After spending a night in intensive care and then about a week at the hospital, Kennedy plans to return to his home state to undergo the next stage of his treatment: chemotherapy and radiation at Massachusetts General Hospital.
"I feel like a million bucks. I think I'll do that again tomorrow," Kennedy quipped to his wife, Victoria, after the 3 1/2 -hour surgery, said Stephanie Cutter, a family spokeswoman.
The surgery was "successful and accomplished our goals," neurosurgeon Allan H. Friedman, who performed the operation at Duke University Medical Center in Durham, N.C., said in a statement.
Kennedy was partly anesthetized but awake through most the procedure as surgeons monitored his responses to ensure that no crucial brain tissue was removed. Friedman said he should "experience no permanent neurological effects from the surgery."
No additional details were released about the senator's treatment, condition or prognosis. But experts who were not involved in his care said the decision to undergo surgery indicated that he and his doctors had opted for the most aggressive treatment, and that the surgeons thought they could safely remove a significant proportion of the tumor.

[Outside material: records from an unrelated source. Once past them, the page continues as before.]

==> src/sv/chunky_to_planar_4bpp.sv <==
`timescale 1ns / 1ps
// Chunky to planar converter: takes one pixel word per clock and, on every sixteenth
// pixel of a group, loads one bitplane word per plane into a row of PLANE_COUNT cells;
// the cells then hand their words to the output one per clock while it is ready, plane 0
// first. With the output always ready the input never stalls (one pixel per cycle, four
// result words per sixteen pixels). An input word that would close a group waits while
// earlier plane words of the previous group are still in the cell row, so the rate under
// back-pressure is set by the cell row draining. Configuration writes take effect at once.
module chunky_to_planar_4bpp
   import c2p_pkg::*;
#(
   parameter int PLANE_COUNT = DEF_PLANE_COUNT
) (
   input logic        clock,
   input logic        reset,
   c2p_req_if.sink    req_ch,
   c2p_rsp_if.source  rsp_ch,
   c2p_csr_if.sink    csr_ch
);
   cmd_type                cmd;
   logic                   group_full;
   logic                   accept;
   logic                   advance;
   logic                   chain_free;
   slot_type               slots [PLANE_COUNT+1];
   logic [PLANE_COUNT-1:0] vmask;

   assign accept        = req_ch.valid && req_ch.ready;
   assign advance       = rsp_ch.valid && rsp_ch.ready;
   assign csr_ch.ready  = 1'b1;

   c2p_ctrl #(.PLANE_COUNT(PLANE_COUNT)) u_ctrl (
      .clock      (clock),
      .reset      (reset),
      .accept     (accept),
      .sof        (req_ch.start_of_frame),
      .csr_we     (csr_ch.valid && csr_ch.ready),
      .csr_index  (csr_ch.index),
      .csr_data   (csr_ch.data),
      .cmd        (cmd),
      .group_full (group_full)
   );

   assign slots[PLANE_COUNT] = '0;

   for (genvar p = 0; p < PLANE_COUNT; p++) begin : g_cell
      c2p_cell #(.PLANE(p), .PLANE_COUNT(PLANE_COUNT)) u_cell (
         .clock    (clock),
         .reset    (reset),
         .cmd      (cmd),
         .pix_bit  (req_ch.pixel[p]),
         .advance  (advance),
         .slot_nxt (slots[p+1]),
         .slot     (slots[p])
      );
      assign vmask[p] = slots[p].valid;
   end

   assign chain_free = ((vmask >> 1) == '0) && (!vmask[0] || rsp_ch.ready);
   assign req_ch.ready = !group_full || chain_free;

   assign rsp_ch.valid         = slots[0].valid;
   assign rsp_ch.word_address  = slots[0].addr;
   assign rsp_ch.plane_word    = slots[0].word;
   assign rsp_ch.plane_index   = slots[0].idx;
   assign rsp_ch.last_of_group = slots[0].last;

`ifndef SYNTHESIS
   a_done_emits: assert property (@(posedge clock) disable iff (reset)
      cmd.done |=> rsp_ch.valid)
      else $error("group completion did not present a plane word");

   a_prefix: assert property (@(posedge clock) disable iff (reset)
      (vmask & (vmask + PLANE_COUNT'(1))) == '0)
      else $error("cell row holds a gap");

   a_load_free: assert property (@(posedge clock) disable iff (reset)
      cmd.done |-> chain_free)
      else $error("group loaded over pending plane words");
`endif
endmodule

==> src/flat_wrapper.sv <==
// flat-port wrapper written by rule: the top's interface ports become plain ports
module chunky_to_planar_4bpp_flat import c2p_pkg::*;
#(
   parameter int PLANE_COUNT = DEF_PLANE_COUNT
)
  (clock, reset, req_ch_valid, req_ch_pixel, req_ch_start_of_frame, req_ch_ready, rsp_ch_valid, rsp_ch_word_address, rsp_ch_plane_word, rsp_ch_plane_index, rsp_ch_last_of_group, rsp_ch_ready, csr_ch_valid, csr_ch_index, csr_ch_data, csr_ch_ready);
  c2p_req_if req_ch_i ();
  c2p_rsp_if rsp_ch_i ();
  c2p_csr_if csr_ch_i ();
  input logic clock;
  input logic reset;
  input wire logic [$bits(req_ch_i.valid)-1:0] req_ch_valid;
  input wire logic [$bits(req_ch_i.pixel)-1:0] req_ch_pixel;
  input wire logic [$bits(req_ch_i.start_of_frame)-1:0] req_ch_start_of_frame;
  output wire logic [$bits(req_ch_i.ready)-1:0] req_ch_ready;
  output wire logic [$bits(rsp_ch_i.valid)-1:0] rsp_ch_valid;
  output wire logic [$bits(rsp_ch_i.word_address)-1:0] rsp_ch_word_address;
  output wire logic [$bits(rsp_ch_i.plane_word)-1:0] rsp_ch_plane_word;
  output wire logic [$bits(rsp_ch_i.plane_index)-1:0] rsp_ch_plane_index;
  output wire logic [$bits(rsp_ch_i.last_of_group)-1:0] rsp_ch_last_of_group;
  input wire logic [$bits(rsp_ch_i.ready)-1:0] rsp_ch_ready;
  input wire logic [$bits(csr_ch_i.valid)-1:0] csr_ch_valid;
  input wire logic [$bits(csr_ch_i.index)-1:0] csr_ch_index;
  input wire logic [$bits(csr_ch_i.data)-1:0] csr_ch_data;
  output wire logic [$bits(csr_ch_i.ready)-1:0] csr_ch_ready;
  assign req_ch_i.valid = req_ch_valid;
  assign req_ch_i.pixel = req_ch_pixel;
  assign req_ch_i.start_of_frame = req_ch_start_of_frame;
  assign req_ch_ready = req_ch_i.ready;
  assign rsp_ch_valid = rsp_ch_i.valid;
  assign rsp_ch_word_address = rsp_ch_i.word_address;
  assign rsp_ch_plane_word = rsp_ch_i.plane_word;
  assign rsp_ch_plane_index = rsp_ch_i.plane_index;
  assign rsp_ch_last_of_group = rsp_ch_i.last_of_group;
  assign rsp_ch_i.ready = rsp_ch_ready;
  assign csr_ch_i.valid = csr_ch_valid;
  assign csr_ch_i.index = csr_ch_index;
  assign csr_ch_i.data = csr_ch_data;
  assign csr_ch_ready = csr_ch_i.ready;
  chunky_to_planar_4bpp #(.PLANE_COUNT(PLANE_COUNT)) u_core (.clock(clock), .reset(reset), .req_ch(req_ch_i), .rsp_ch(rsp_ch_i), .csr_ch(csr_ch_i));
endmodule
==> config.mk <==
export PLATFORM = sky130hd
export DESIGN_NAME = chunky_to_planar_4bpp_flat
export DESIGN_NICKNAME = d
export VERILOG_FILES = /design/src/sv/c2p_pkg.sv /design/src/sv/c2p_req_if.sv /design/src/sv/c2p_rsp_if.sv /design/src/sv/c2p_csr_if.sv /design/src/sv/c2p_ctrl.sv /design/src/sv/c2p_cell.sv /design/src/sv/chunky_to_planar_4bpp.sv /design/src/flat_wrapper.sv
export SDC_FILE = /design/constraint.sdc
export NUM_CORES = 1
export LEC_CHECK = 0
export BUFFER_PORTS_ARGS = -buffer_cell sky130_fd_sc_hd__buf_2
export CAP_MARGIN = 20
export CORE_UTILIZATION = 60
export CTS_BUF_LIST = sky130_fd_sc_hd__clkbuf_2 sky130_fd_sc_hd__clkbuf_4 sky130_fd_sc_hd__clkbuf_8
export CTS_CLUSTER_DIAMETER = 120
export DETAILED_ROUTE_END_ITERATION = 16
export PLACE_DENSITY_LB_ADDON = 0.05
export SYNTH_ARGS = -nofsm -noshare
export SYNTH_HDL_FRONTEND = slang
export SYNTH_SLANG_ARGS = --single-unit
==> constraint.sdc <==
create_clock -name clock -period 7.1 [get_ports clock]
set_input_delay 0.71 -clock clock [delete_from_list [all_inputs] [get_ports clock]]
set_output_delay 0.71 -clock clock [all_outputs]
set_load 0.02 [all_outputs]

"It's a sign that there's hope that something could be done," said John H. Sampson, a neurosurgeon who works with Friedman. "It almost certainly won't be curative, but it should enhance the chances that additional treatment will be effective."
A successful surgery would be the removal of at least 90 percent of the tumor without major neurological damage, several experts said.
"If you are going to operate, you have to get 90 or 95 percent; otherwise you haven't made a difference in terms of survival," said Vivek Deshmukh, director of cerebrovascular and endovascular neurosurgery at George Washington University Medical Center.
Even after successful surgery and follow-up radiation and chemotherapy, Kennedy's prognosis remains fairly grim, experts said. Most patients with his type of tumor do not survive more than a year or two after diagnosis.
"If you didn't do the surgery, you're looking at a much shorter survival period -- on the order of a matter of months," Deshmukh said. "If you can go from three to six months of survival to a year or a year and a half, I think that's making a difference, particularly if he's not injured from it."
Others noted that some people with similar tumors have survived for years.